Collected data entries
◇ ◇ ◇ ◇ ◇

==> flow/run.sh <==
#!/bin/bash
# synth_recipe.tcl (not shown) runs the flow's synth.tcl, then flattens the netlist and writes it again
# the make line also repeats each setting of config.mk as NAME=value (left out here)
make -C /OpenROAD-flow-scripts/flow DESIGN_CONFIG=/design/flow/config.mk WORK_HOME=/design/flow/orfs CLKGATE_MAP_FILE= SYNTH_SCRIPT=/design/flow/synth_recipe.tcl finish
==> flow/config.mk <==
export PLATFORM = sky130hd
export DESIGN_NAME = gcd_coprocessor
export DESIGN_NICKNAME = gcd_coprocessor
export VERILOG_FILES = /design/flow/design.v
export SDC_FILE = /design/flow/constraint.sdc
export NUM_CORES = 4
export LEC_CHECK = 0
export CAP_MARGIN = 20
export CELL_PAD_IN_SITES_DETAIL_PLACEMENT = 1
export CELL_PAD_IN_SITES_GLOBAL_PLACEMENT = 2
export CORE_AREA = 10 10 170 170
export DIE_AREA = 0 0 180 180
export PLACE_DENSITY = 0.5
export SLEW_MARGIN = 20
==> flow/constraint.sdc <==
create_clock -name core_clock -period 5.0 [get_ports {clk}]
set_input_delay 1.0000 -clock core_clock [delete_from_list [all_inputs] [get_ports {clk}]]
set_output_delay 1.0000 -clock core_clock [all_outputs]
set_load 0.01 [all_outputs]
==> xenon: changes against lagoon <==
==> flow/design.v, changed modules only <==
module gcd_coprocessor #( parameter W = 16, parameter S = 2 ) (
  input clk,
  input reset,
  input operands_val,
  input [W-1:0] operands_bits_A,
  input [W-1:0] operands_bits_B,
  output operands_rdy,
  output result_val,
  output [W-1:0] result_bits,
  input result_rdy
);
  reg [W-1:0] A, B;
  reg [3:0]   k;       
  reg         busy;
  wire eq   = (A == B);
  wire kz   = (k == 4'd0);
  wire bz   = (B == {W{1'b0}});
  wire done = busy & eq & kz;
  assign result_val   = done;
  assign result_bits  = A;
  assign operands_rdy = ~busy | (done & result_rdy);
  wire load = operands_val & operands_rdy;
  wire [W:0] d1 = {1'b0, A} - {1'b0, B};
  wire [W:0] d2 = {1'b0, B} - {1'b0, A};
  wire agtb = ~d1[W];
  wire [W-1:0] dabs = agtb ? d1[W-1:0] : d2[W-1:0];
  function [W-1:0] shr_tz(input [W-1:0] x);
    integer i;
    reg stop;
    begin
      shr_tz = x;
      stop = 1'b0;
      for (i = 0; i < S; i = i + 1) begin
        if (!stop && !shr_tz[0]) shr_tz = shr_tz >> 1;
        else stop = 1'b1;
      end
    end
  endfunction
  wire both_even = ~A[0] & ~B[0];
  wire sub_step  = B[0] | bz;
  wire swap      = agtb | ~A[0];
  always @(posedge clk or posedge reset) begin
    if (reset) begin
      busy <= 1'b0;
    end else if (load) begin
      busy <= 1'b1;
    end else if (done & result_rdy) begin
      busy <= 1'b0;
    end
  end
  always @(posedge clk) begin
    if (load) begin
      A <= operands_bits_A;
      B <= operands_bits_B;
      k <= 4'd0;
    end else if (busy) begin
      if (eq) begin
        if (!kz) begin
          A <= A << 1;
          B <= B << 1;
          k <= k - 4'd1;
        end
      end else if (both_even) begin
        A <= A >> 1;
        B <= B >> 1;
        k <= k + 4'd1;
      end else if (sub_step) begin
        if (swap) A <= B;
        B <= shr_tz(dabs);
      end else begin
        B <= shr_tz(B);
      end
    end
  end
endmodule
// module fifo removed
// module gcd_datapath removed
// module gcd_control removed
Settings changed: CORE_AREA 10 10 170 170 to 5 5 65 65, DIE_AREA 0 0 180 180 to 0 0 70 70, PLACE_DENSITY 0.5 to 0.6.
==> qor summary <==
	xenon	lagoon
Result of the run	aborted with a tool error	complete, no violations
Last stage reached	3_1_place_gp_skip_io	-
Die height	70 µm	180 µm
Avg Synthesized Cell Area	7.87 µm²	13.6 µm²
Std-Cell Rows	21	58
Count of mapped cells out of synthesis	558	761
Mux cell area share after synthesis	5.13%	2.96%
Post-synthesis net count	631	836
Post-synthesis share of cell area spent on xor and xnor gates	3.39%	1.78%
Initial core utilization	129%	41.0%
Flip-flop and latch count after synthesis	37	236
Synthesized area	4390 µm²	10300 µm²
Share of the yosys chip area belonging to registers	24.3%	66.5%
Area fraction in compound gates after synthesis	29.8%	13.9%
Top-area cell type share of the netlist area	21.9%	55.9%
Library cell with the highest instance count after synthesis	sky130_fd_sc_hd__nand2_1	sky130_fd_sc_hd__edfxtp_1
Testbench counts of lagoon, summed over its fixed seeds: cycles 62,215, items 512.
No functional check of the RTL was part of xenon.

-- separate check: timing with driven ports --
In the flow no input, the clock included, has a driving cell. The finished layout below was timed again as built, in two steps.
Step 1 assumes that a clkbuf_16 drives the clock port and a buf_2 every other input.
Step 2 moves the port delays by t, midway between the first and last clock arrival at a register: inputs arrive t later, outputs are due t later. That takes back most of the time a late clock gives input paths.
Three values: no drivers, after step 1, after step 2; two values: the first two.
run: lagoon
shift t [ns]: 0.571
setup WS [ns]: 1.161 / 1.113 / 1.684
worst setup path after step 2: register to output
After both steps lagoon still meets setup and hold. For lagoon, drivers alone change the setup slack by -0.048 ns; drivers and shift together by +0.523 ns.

◇ ◇ ◇ ◇ ◇

**Required action**
Quote every line from the beginning of the entries up to and including the line that contains "wire load = operands_val & operands_rdy;".

**Answer space**
==> flow/run.sh <==
#!/bin/bash
# synth_recipe.tcl (not shown) runs the flow's synth.tcl, then flattens the netlist and writes it again
# the make line also repeats each setting of config.mk as NAME=value (left out here)
make -C /OpenROAD-flow-scripts/flow DESIGN_CONFIG=/design/flow/config.mk WORK_HOME=/design/flow/orfs CLKGATE_MAP_FILE= SYNTH_SCRIPT=/design/flow/synth_recipe.tcl finish
==> flow/config.mk <==
export PLATFORM = sky130hd
export DESIGN_NAME = gcd_coprocessor
export DESIGN_NICKNAME = gcd_coprocessor
export VERILOG_FILES = /design/flow/design.v
export SDC_FILE = /design/flow/constraint.sdc
export NUM_CORES = 4
export LEC_CHECK = 0
export CAP_MARGIN = 20
export CELL_PAD_IN_SITES_DETAIL_PLACEMENT = 1
export CELL_PAD_IN_SITES_GLOBAL_PLACEMENT = 2
export CORE_AREA = 10 10 170 170
export DIE_AREA = 0 0 180 180
export PLACE_DENSITY = 0.5
export SLEW_MARGIN = 20
==> flow/constraint.sdc <==
create_clock -name core_clock -period 5.0 [get_ports {clk}]
set_input_delay 1.0000 -clock core_clock [delete_from_list [all_inputs] [get_ports {clk}]]
set_output_delay 1.0000 -clock core_clock [all_outputs]
set_load 0.01 [all_outputs]
==> xenon: changes against lagoon <==
==> flow/design.v, changed modules only <==
module gcd_coprocessor #( parameter W = 16, parameter S = 2 ) (
  input clk,
  input reset,
  input operands_val,
  input [W-1:0] operands_bits_A,
  input [W-1:0] operands_bits_B,
  output operands_rdy,
  output result_val,
  output [W-1:0] result_bits,
  input result_rdy
);
  reg [W-1:0] A, B;
  reg [3:0]   k;       
  reg         busy;
  wire eq   = (A == B);
  wire kz   = (k == 4'd0);
  wire bz   = (B == {W{1'b0}});
  wire done = busy & eq & kz;
  assign result_val   = done;
  assign result_bits  = A;
  assign operands_rdy = ~busy | (done & result_rdy);
  wire load = operands_val & operands_rdy;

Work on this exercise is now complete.